Would you work out how many lines below include the word "than"? Only that number is wanted.

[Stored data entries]
::::::::
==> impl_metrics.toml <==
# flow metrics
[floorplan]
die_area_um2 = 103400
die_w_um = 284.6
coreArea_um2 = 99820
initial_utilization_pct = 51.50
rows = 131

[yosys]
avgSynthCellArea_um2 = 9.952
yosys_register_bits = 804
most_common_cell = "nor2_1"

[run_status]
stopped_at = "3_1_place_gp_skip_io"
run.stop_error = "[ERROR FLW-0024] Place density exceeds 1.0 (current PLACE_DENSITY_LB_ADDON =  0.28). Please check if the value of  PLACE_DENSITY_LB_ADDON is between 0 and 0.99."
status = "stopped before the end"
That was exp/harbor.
## job 9483
==> flow/design.v <==
module AHB_Master_ALU_REG_pipelined (
    input wire        HCLK,        
    input wire        HRESETn,     
    output reg [31:0] HADDR,       
    output reg [2:0] HBURST,         
    output reg [2:0]  HSIZE,       
    output reg [1:0]  HTRANS,      
    output reg [31:0] HWDATA,      
    output reg        HWRITE,      
    input wire [31:0] HRDATA,      
    input wire        HREADY,      
    input wire        HRESP,
    input wire [63:0] cpu_inst
);
    wire [31:0] ReadData1, ReadData2;
    wire [31:0] ALUResult;
    reg RegWrite;
    reg [31:0] WriteData;
    reg type_data ;
    reg ALU_REG;
    reg write_read;
    reg [7:0] burst_length;
    reg [2:0] ReadReg1_ADDR;  
    reg [2:0] ReadReg2_ADDR;   
    reg [2:0] WriteReg_ADDR;   
    reg [2:0] AlU_OP;
    reg [2:0] WriteReg_ADDR2;
    reg [31:0] HWDATA_t;
    reg [31:0] HADDR_delay;
ALU alu(
    .A(ReadData1),
    .B(ReadData2),
    .AlU_OP(AlU_OP),
    .Result(ALUResult)
);
RegisterFile rf(
    .clk(HCLK),
    .rst_n(HRESETn),
    .ReadReg1_ADDR(ReadReg1_ADDR),
    .ReadReg2_ADDR(ReadReg2_ADDR),
    .WriteReg_ADDR(WriteReg_ADDR2),
    .WriteData(WriteData),
    .RegWrite(RegWrite),
    .ReadData1(ReadData1),
    .ReadData2(ReadData2)
);
localparam      IDLE         = 2'b00,
                BUSY     = 2'b01,
                NONSEQ   = 2'b10,
                SEQ      = 2'b11;
reg [9:0] burst_counter;
reg work;
always @(posedge HCLK or negedge HRESETn) begin
    if (!HRESETn)
        HADDR_delay <= 32'b0;
    else
        HADDR_delay <= cpu_inst [63:32];
end
always @(posedge HCLK or negedge HRESETn) begin
    if (!HRESETn)
    begin   
        HTRANS <= IDLE;   
        HADDR <= 32'b0;
        HBURST <= 3'b0;
        HSIZE <= 3'b0;
        HWDATA <= 32'b0;
        HWRITE <= 1'b0;
        RegWrite <= 1'b0;
        WriteData <= 32'b0;
        type_data <= 1'b0;
        ALU_REG <= 1'b0;
        write_read <= 1'b0;
        burst_length <= 8'b0;
        ReadReg1_ADDR <= 3'b0;
        ReadReg2_ADDR <= 3'b0;
        WriteReg_ADDR <= 3'b0;
        AlU_OP <= 3'b0;
        WriteReg_ADDR2 <= 3'b0;
        HWDATA_t <= 32'b0;
        burst_counter <= 10'b0;
        work <= 1'b0;
    end
    else
begin
        RegWrite <= 0;
        case (HTRANS)
            IDLE:begin
                if (type_data == 1)
                begin
                    if(ALU_REG)
                        begin
                            if(write_read)
                            begin
                                WriteData   <= ALUResult;
                                RegWrite    <= 1;
                            end                           
                             else
                            begin
                                HWDATA_t      <= ALUResult;
                                RegWrite    <= 0;
                            end                        end
                        else
                        begin
                            if (HWRITE)
                            begin
                                WriteData   <= HRDATA;
                                RegWrite    <= 1;
                            end
                            else
                            begin
                                HWDATA_t      <= ReadData1;
                                RegWrite    <= 0;
                            end
                        end
                        type_data <= 1;
                end
                type_data <= 1;
                HADDR <= HADDR_delay;
                HSIZE <= cpu_inst[6:4];  
                HWRITE <= cpu_inst[0];   
                HBURST <= cpu_inst[3:1];
                work <= cpu_inst[7];
                write_read <= cpu_inst [31];
                ALU_REG <= cpu_inst [18];
                burst_length <= cpu_inst[15:8];
                ReadReg1_ADDR <= cpu_inst[21:19]; 
                ReadReg2_ADDR <=  cpu_inst[24:22]; 
                WriteReg_ADDR <=  cpu_inst[27:25]; 
                WriteReg_ADDR2 <= WriteReg_ADDR;
                HWDATA <= HWDATA_t;
                AlU_OP <= cpu_inst [30:28];
                if (HREADY && work) begin
                    HTRANS <= NONSEQ;
                    burst_counter <= 0;        
                end
            end 
            BUSY:begin
                work <= cpu_inst[7];
                if (work) begin
                    HTRANS <= IDLE; 
                end
            end
            NONSEQ:begin
                type_data <= 1;
                HADDR <= HADDR_delay;
                HSIZE <= cpu_inst[6:4];  
                HWRITE <= cpu_inst[0];   
                HBURST <= cpu_inst[3:1];
                work <= cpu_inst[7];
                write_read <= cpu_inst [31];
                ALU_REG <= cpu_inst [18];
                burst_length <= cpu_inst[15:8];
                ReadReg1_ADDR <= cpu_inst[21:19]; 
                ReadReg2_ADDR <=  cpu_inst[24:22]; 
                WriteReg_ADDR <=  cpu_inst[27:25]; 
                WriteReg_ADDR2 <= WriteReg_ADDR;
                HWDATA <= HWDATA_t;
                AlU_OP <= cpu_inst [30:28];
                if(ALU_REG)
                        begin
                            if(write_read)
                            begin
                                WriteData   <= ALUResult;
                                RegWrite    <= 1;
                            end
                            else
                            begin
                                HWDATA_t      <= ALUResult;
                                RegWrite    <= 0;
                            end
                        end
                        else
                        begin
                            if (HWRITE)
                            begin
                                WriteData   <= HRDATA;
                                RegWrite    <= 1;
                            end
                            else
                            begin
                                HWDATA_t      <= ReadData1;
                                RegWrite    <= 0;
                            end
                        end
                if (HREADY) begin
                    if (!work)
                    HTRANS <= BUSY;
                    else if (HBURST) begin
                        type_data <= 1;
                        burst_counter <= burst_counter + 1;
                        HTRANS <= SEQ;
                    end else begin
                        type_data <= 1;
                        HTRANS <= IDLE;
                    end
                end
            end  
            SEQ:begin
                HWDATA <= HWDATA_t;
                ReadReg1_ADDR <= ReadReg1_ADDR +1;
                WriteReg_ADDR <=  WriteReg_ADDR;
                WriteReg_ADDR2 <= WriteReg_ADDR;
                RegWrite    <= 0;
                if (HREADY) begin
                    if(ALU_REG)
                        begin
                            if(write_read)
                            begin
                                WriteData   <= ALUResult;
                                RegWrite    <= 1;
                            end
                            else
                            begin
                                HWDATA_t      <= ALUResult;
                                RegWrite    <= 0;
                            end                        end
                        else
                        begin
                            if (HWRITE)
                            begin
                                WriteData   <= HRDATA;
                                RegWrite    <= 1;
                            end
                            else
                            begin
                                HWDATA_t      <= ReadData1;
                                RegWrite    <= 0;
                            end
                        end
                    HADDR <= HADDR + (4 << HSIZE); 
                        burst_counter <= burst_counter + 1;
                    if (!work)
                    HTRANS <= BUSY;
                    else if(HBURST == 3'b001 && burst_counter * HSIZE < 8'b11111111 && burst_counter < burst_length-1)
                    HTRANS <= SEQ;
                        else begin
                        HTRANS <= IDLE;
                    end
                end  
            end
            default:HTRANS <= IDLE;
        endcase
    end
end
endmodule
module ALU(
    input [31:0] A,    
    input [31:0] B,       
    input [2:0] AlU_OP,   
    output reg [31:0] Result 
);
    always @(*) begin
        case (AlU_OP)
            3'b000: Result = A + B;     
            3'b001: Result = A - B;     
            3'b010: Result = A & B;     
            3'b011: Result = A | B;     
            3'b100: Result = A ^ B;     
            3'b101: Result = ~A;        
            3'b110: Result = A << 1;    
            3'b111: Result = A >> 1;    
            default: Result = 8'b0;
        endcase
    end
endmodule
module RegisterFile(
    input clk,
    input rst_n,
    input [2:0] ReadReg1_ADDR,
    input [2:0] ReadReg2_ADDR,
    input [2:0] WriteReg_ADDR,
    input [31:0] WriteData,
    input RegWrite,
    output [31:0] ReadData1,
    output [31:0] ReadData2
);
    reg [31:0] registers [7:0]; 
    assign ReadData1 = registers[ReadReg1_ADDR];
    assign ReadData2 = registers[ReadReg2_ADDR];
    integer i;
    always @(posedge clk or negedge rst_n) begin
        if (!rst_n) begin
            for (i = 0; i < 8; i = i + 1)
                registers[i] <= 32'b0;
        end
        else if (RegWrite) begin
            registers[WriteReg_ADDR] <= WriteData;
        end
    end
endmodule
==> flow/config.mk <==
export PLATFORM = sky130hd
export DESIGN_NAME = AHB_Master_ALU_REG_pipelined
export DESIGN_NICKNAME = AHB_Master_ALU_REG_pipelined
export VERILOG_FILES = /design/flow/design.v
export SDC_FILE = /design/flow/constraint.sdc
export NUM_CORES = 4
export LEC_CHECK = 0
export CAP_MARGIN = 20
export CORE_MARGIN = 2
export CORE_UTILIZATION = 72
export CTS_CLUSTER_DIAMETER = 28
export CTS_CLUSTER_SIZE = 35
export MAX_ROUTING_LAYER = met4
export PLACE_DENSITY = 0.6
export SLEW_MARGIN = 20
==> flow/constraint.sdc <==
create_clock -name core_clock -period 4.73 [get_ports {HCLK}]
set_input_delay 0.9460 -clock core_clock [delete_from_list [all_inputs] [get_ports {HCLK}]]
set_output_delay 0.9460 -clock core_clock [all_outputs]
set_load 0.01 [all_outputs]
run.sh (not shown) runs the stock make flow with config.mk's settings and CLKGATE_MAP_FILE=.
Job 9483 did not finish; a tool error ended it in 5_1_grt.
Here is what was changed in the inputs of job 5970 compared with job 9483.
# job 9483
export LEC_CHECK = 0
export CAP_MARGIN = 20
export CORE_MARGIN = 2
export CORE_UTILIZATION = 72
export CTS_CLUSTER_DIAMETER = 28
export CTS_CLUSTER_SIZE = 35
export MAX_ROUTING_LAYER = met4
export PLACE_DENSITY = 0.6
export SLEW_MARGIN = 20
create_clock -name core_clock -period 4.73 [get_ports {HCLK}]
# job 5970
export LEC_CHECK = 0
export CAP_MARGIN = 20
export CORE_MARGIN = 2
export CORE_UTILIZATION = 26
export PLACE_DENSITY = 0.6
export SLEW_MARGIN = 20
create_clock -name core_clock -period 5.77 [get_ports {HCLK}]
## What came out
- Across job 9483 and job 5970, a clean result was obtained everywhere but in job 9483.
- Going from job 9483 to job 5970, global placement routability congestion shrank by 7.9%; initial standard-cell utilization of the core now smaller; worst setup timing slack at the placement stage +0.84 ns; placed cell area has decreased; die size went up 170%.
- Side by side, HPWL after detailed placement turned out lower in job 5970 than in job 9483.
- Reported for job 9483 and job 5970, count of state elements after synthesis turned out identical to the last digit.
- Reported for job 9483 and job 5970, post-synth design cell area turned out identical to the last digit.
- Between job 5970 and job 9483, it is job 5970 whose total CTS buffers is lower, by 46.
### job 5970 -> job 2282
# job 5970
export LEC_CHECK = 0
export CAP_MARGIN = 20
export CORE_MARGIN = 2
export CORE_UTILIZATION = 26
export PLACE_DENSITY = 0.6
export SLEW_MARGIN = 20
create_clock -name core_clock -period 5.77 [get_ports {HCLK}]
# job 2282
export LEC_CHECK = 0
export CAP_MARGIN = 20
export CORE_MARGIN = 2
export CORE_UTILIZATION = 71
export CTS_CLUSTER_DIAMETER = 27
export CTS_CLUSTER_SIZE = 34
export MAX_ROUTING_LAYER = met4
export PLACE_DENSITY = 0.6
export SLEW_MARGIN = 20
create_clock -name core_clock -period 4.73 [get_ports {HCLK}]
Findings:
- In job 2282 the post-place instance area turned out 0.62% higher than in job 5970.
- Of job 5970 and job 2282, job 5970 shows the lower final weighted congestion in routability-driven placement, with job 2282 above it.
- Job 5970 ended with every stage complete and zero timing, DRC or antenna violations.
- Status: job 2282 FAILED at 5_1_grt (tool error)
- Job 2282 ended with less height of the die than job 5970.
Inputs modified between job 2282 and job 3577:
# job 2282
export LEC_CHECK = 0
export CAP_MARGIN = 20
export CORE_MARGIN = 2
export CORE_UTILIZATION = 71
export CTS_CLUSTER_DIAMETER = 27
export CTS_CLUSTER_SIZE = 34
export MAX_ROUTING_LAYER = met4
export PLACE_DENSITY = 0.6
export SLEW_MARGIN = 20
create_clock -name core_clock -period 4.73 [get_ports {HCLK}]
# job 3577
export LEC_CHECK = 0
export ABC_AREA = 1
export CAP_MARGIN = 20
export CORE_MARGIN = 2
export CORE_UTILIZATION = 72
export CTS_CLUSTER_DIAMETER = 399
export PLACE_DENSITY = 0.6
export SLEW_MARGIN = 20
create_clock -name core_clock -period 1.57 [get_ports {HCLK}]
[summary]
- Not one of job 2282 and job 3577 finished clean.
- Flow for job 3577 halted at 4_1_cts, error code DPL-0038.
- Compared to job 2282, job 3577 has synthesized cell count 899 higher.
- Job 3577 against job 2282; width of the chip is down slightly.
- On multiplexer area fraction after synthesis, the higher figure sits with job 2282, not job 3577.
- Job 3577 has floorplan core area below what job 2282 had.
- In job 3577 relative to job 2282, synthesized area per cell had gone down by more than 10%.
- Chip area in the Yosys report came out lower on job 3577 than on job 2282.
For job 8177, these inputs were changed with respect to job 3577:
# job 3577
export LEC_CHECK = 0
export ABC_AREA = 1
export CAP_MARGIN = 20
export CORE_MARGIN = 2
export CORE_UTILIZATION = 72
export CTS_CLUSTER_DIAMETER = 399
export PLACE_DENSITY = 0.6
export SLEW_MARGIN = 20
create_clock -name core_clock -period 1.57 [get_ports {HCLK}]
# job 8177
export LEC_CHECK = 0
export CAP_MARGIN = 20
export CORE_MARGIN = 2
export CORE_UTILIZATION = 40
export PLACE_DENSITY = 0.6
export SLEW_MARGIN = 20
create_clock -name core_clock -period 5.77 [get_ports {HCLK}]
## What came out
- The flow did not stop early for job 8177: all stages ran, and the layout cleared the timing, DRC and antenna checks.
- Job 8177: XOR/XNOR share of the synthesized area higher than job 3577
- Looking at instance tally after logic synthesis, job 8177 sits 899 lower than job 3577 does.
- Sequential fraction of the synthesis area for job 8177 is lower than for job 3577.
- Diff job 3577 -> job 8177: multiplexer share of the synthesized area went up by 17 points, total placed cells including tap cells went down by about 22%.
- | area of the mapped netlist | higher: job 8177 |
- Row count went up by more than a quarter going from job 3577 to job 8177.
- Height of the die: job 8177 vs job 3577 up about 34%
- Relative to job 3577, chip area in the Yosys report has increased by 1.3% in job 8177.
- Number of different library cells in the post-synthesis netlist delta for job 8177 relative to job 3577: about 80% higher
- Looking at core area across both flows, job 8177 is the weaker of the two, with job 3577 ahead.
Edits applied to the flow inputs when going from job 8177 to job 5347:
# job 8177
export LEC_CHECK = 0
export CAP_MARGIN = 20
export CORE_MARGIN = 2
export CORE_UTILIZATION = 40
export PLACE_DENSITY = 0.6
export SLEW_MARGIN = 20
create_clock -name core_clock -period 5.77 [get_ports {HCLK}]
# job 5347
export LEC_CHECK = 0
export CAP_MARGIN = 0
export CORE_MARGIN = 2
export CORE_UTILIZATION = 68
export CTS_CLUSTER_SIZE = 36
export GPL_ROUTABILITY_DRIVEN = 1
export SLEW_MARGIN = 10
create_clock -name core_clock -period 4.85 [get_ports {HCLK}]
## What came out
Min tightest slew margin relative to the limit across job 5347 and job 8177: job 5347
Comparing job 8177 against job 5347, there is no change at all in post-synthesis instance area.
Overall routed net length of job 5347 exceeds that of job 8177 by a few percent.
In job 5347 the implementation ran to completion but is not tape-out ready, as the final checks report negative setup slack.
Comparing job 5347 and job 8177, the lower top fanout value on the critical path is on job 5347.
==> v28 <==
Design execution_unit, start of the top module:
module execution_unit (
input logic clk,
input logic rst_b,
input logic req,
input logic [2:0] req_id,
input logic req_type,
input logic [63:0] req_data1,
input logic [63:0] req_data2,
output logic fifo_full,
output logic rsp,
output logic [2:0] rsp_id,
output logic [63:0] rsp_data );
req_pkt_type input_req;
rsp_pkt_type output_rsp;
assign input_req = {req, req_id, req_type, req_data1, req_data2};
assign rsp = output_rsp.rsp;
assign rsp_id = output_rsp.rsp_id;
assign rsp_data = output_rsp.rsp_data;
logic write_in, read;
req_pkt_type output_req;
logic mul_req, mul_rsp, mul_grant, mul_free;
logic [2:0] mul_req_id, mul_rsp_id;
logic [63:0] mul_rsp_data;
logic add_req, add_rsp, add_grant, add_free;
logic [2:0] add_req_id, add_rsp_id;
logic [63:0] add_rsp_data;
logic [1:0] rr_req;
logic [1:0] rr_grant;
assign write_in = input_req.req;
inp_fifo i_inp_fifo(.clk(clk), .rst_b(rst_b), .write_in(write_in), .read(read), .input_req(input_req), .output_req(output_req), .fifo_full(fifo_full));
assign read = output_req.req && (mul_req || add_req);
assign mul_req = output_req.req && (output_req.req_type == 1'b1) && mul_free;
mul i_mul (
.clk(clk), .rst_b(rst_b), 
.mul_req(mul_req),
.mul_req_id(output_req.req_id),
.mul_data1(output_req.req_data1),
.mul_data2(output_req.req_data2),
.grant(mul_grant),
.mul_rsp(mul_rsp),
.mul_rsp_id(mul_rsp_id),
.mul_rsp_data(mul_rsp_data),
.mul_free(mul_free)
);
assign add_req = output_req.req && (output_req.req_type == 1'b0) && add_free;
add i_add (
.clk(clk), .rst_b(rst_b), 
.add_req(add_req),
.add_req_id(output_req.req_id),
.add_data1(output_req.req_data1),
.add_data2(output_req.req_data2),
.grant(add_grant),
.add_rsp(add_rsp),
.add_rsp_id(add_rsp_id),
.add_rsp_data(add_rsp_data),
.add_free(add_free)
);
  ...
export LEC_CHECK = 0
export ABC_AREA = 1
export CAP_MARGIN = 30
export CORE_ASPECT_RATIO = 1.59
export CORE_MARGIN = 10
export CORE_UTILIZATION = 50
export GPL_TIMING_DRIVEN = 0
export HOLD_SLACK_MARGIN = 0.11
export MAX_ROUTING_LAYER = met4
export MIN_ROUTING_LAYER = met2
export PLACE_DENSITY = 0.63
export SLEW_MARGIN = 30
create_clock -name core_clock -period 15.6 [get_ports {clk}]
run.sh (not shown) runs the stock make flow with config.mk's settings and CLKGATE_MAP_FILE=.
==> v34 (differences from v28) <==
Settings changed: ABC_AREA 1 to not set, CAP_MARGIN 30 to 20, CORE_ASPECT_RATIO 1.59 to not set, CORE_MARGIN 10 to 2, CORE_UTILIZATION 50 to 72, CTS_CLUSTER_SIZE set to 75, GPL_TIMING_DRIVEN 0 to not set, HOLD_SLACK_MARGIN 0.11 to not set, MAX_ROUTING_LAYER met4 to not set, MIN_ROUTING_LAYER met2 to not set, PLACE_DENSITY 0.63 to not set, PLACE_DENSITY_LB_ADDON set to 0.01, SETUP_SLACK_MARGIN set to 2.37, SLEW_MARGIN 30 to 20.
==> flow/constraint.sdc (replaced) <==
create_clock -name core_clock -period 7.95 [get_ports {clk}]
set_input_delay 1.5900 -clock core_clock [delete_from_list [all_inputs] [get_ports {clk}]]
set_output_delay 1.5900 -clock core_clock [all_outputs]
set_load 0.01 [all_outputs]
==> results <==
item                                                                                     v28                       v34
Sequential fraction of the synthesis area                                              25.8%                     26.8%
Status                                                             aborted with a tool error  finished with violations
Last stage reached                                                  global routing (5_1_grt)                         -
Violated checks                                                                            -      negative setup slack
Synth Area in Adders                                                                   37.0%                     38.5%
Fraction of synthesized cell area taken by the top area cell type                      32.8%                     34.1%
Count of instances resized after the clock tree is built                                   0                       209
TritonCTS Buffers                                                                         83                       100
Synth mux share                                                                           0%                     4.06%
Detailed placer's ending HPWL                                                      457000 um                 249000 um
Cell count after placement                                                             16400                     12200
Synthesized chip area reported by yosys                                         112000 sq um              108000 sq um
# rows                                                                                   218                       141
Average footprint of a synthesized cell                                           8.53 sq um                10.7 sq um
Distinct cells, synth                                                                     61                        74
Worst slack at placement                                                             4.27 ns                 -0.943 ns
Number of buffers inserted to repair setup after CTS                                       0                        30
RePlAce Congestion                                                                      1.37                      1.02
Number of port buffers                                                                   202                       203
Gate Count Post-Synth                                                                  13100                     10100
Die Y-Extent                                                                          617 um                    391 um
Placed cell area                                                                120000 sq um              117000 sq um
Area fraction in and, or, nand and nor cells after synthesis                           12.4%                     12.1%
Floorplan core area                                                             222000 sq um              148000 sq um
Net count after synthesis                                                              15500                     12400
Die Wd                                                                                395 um                    391 um
Compound Share, Synth                                                                  8.71%                     7.44%
Chip area                                                                       244000 sq um              153000 sq um
Syn Std Cell Area                                                               112000 sq um              108000 sq um

* * *

==> inputs of branch cedar <==
==> flow/design.v <==
typedef struct packed { logic req; logic [2:0] req_id; logic req_type; logic [63:0] req_data1; logic [63:0] req_data2;} req_pkt_type;
typedef struct packed { logic rsp; logic [2:0] rsp_id; logic [63:0] rsp_data;} rsp_pkt_type;
module execution_unit (
input logic clk,
input logic rst_b,
input logic req,
input logic [2:0] req_id,
input logic req_type,
input logic [63:0] req_data1,
input logic [63:0] req_data2,
output logic fifo_full,
output logic rsp,
output logic [2:0] rsp_id,
output logic [63:0] rsp_data );
req_pkt_type input_req;
rsp_pkt_type output_rsp;
assign input_req = {req, req_id, req_type, req_data1, req_data2};
assign rsp = output_rsp.rsp;
assign rsp_id = output_rsp.rsp_id;
assign rsp_data = output_rsp.rsp_data;
logic write_in, read;
req_pkt_type output_req;
logic mul_req, mul_rsp, mul_grant, mul_free;
logic [2:0] mul_req_id, mul_rsp_id;
logic [63:0] mul_rsp_data;
logic add_req, add_rsp, add_grant, add_free;
logic [2:0] add_req_id, add_rsp_id;
logic [63:0] add_rsp_data;
logic [1:0] rr_req;
logic [1:0] rr_grant;
assign write_in = input_req.req;
inp_fifo i_inp_fifo(.clk(clk), .rst_b(rst_b), .write_in(write_in), .read(read), .input_req(input_req), .output_req(output_req), .fifo_full(fifo_full));
assign read = output_req.req && (mul_req || add_req);
assign mul_req = output_req.req && (output_req.req_type == 1'b1) && mul_free;
mul i_mul (
.clk(clk), .rst_b(rst_b), 
.mul_req(mul_req),
.mul_req_id(output_req.req_id),
.mul_data1(output_req.req_data1),
.mul_data2(output_req.req_data2),
.grant(mul_grant),
.mul_rsp(mul_rsp),
.mul_rsp_id(mul_rsp_id),
.mul_rsp_data(mul_rsp_data),
.mul_free(mul_free)
);
assign add_req = output_req.req && (output_req.req_type == 1'b0) && add_free;
add i_add (
.clk(clk), .rst_b(rst_b), 
.add_req(add_req),
.add_req_id(output_req.req_id),
.add_data1(output_req.req_data1),
.add_data2(output_req.req_data2),
.grant(add_grant),
.add_rsp(add_rsp),
.add_rsp_id(add_rsp_id),
.add_rsp_data(add_rsp_data),
.add_free(add_free)
);
assign rr_req = {mul_rsp, add_rsp};
assign mul_grant = rr_grant[1];
assign add_grant = rr_grant[0];
assign rr_grant = {rr_req[1], rr_req[0] & ~rr_req[1]};
assign output_rsp.rsp = |rr_grant;
assign output_rsp.rsp_id = rr_grant[1] ? mul_rsp_id : rr_grant[0] ? add_rsp_id : '0;
assign output_rsp.rsp_data = rr_grant[1] ? mul_rsp_data : rr_grant[0] ? add_rsp_data : '0;
endmodule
::::::::
◆ Expected output
9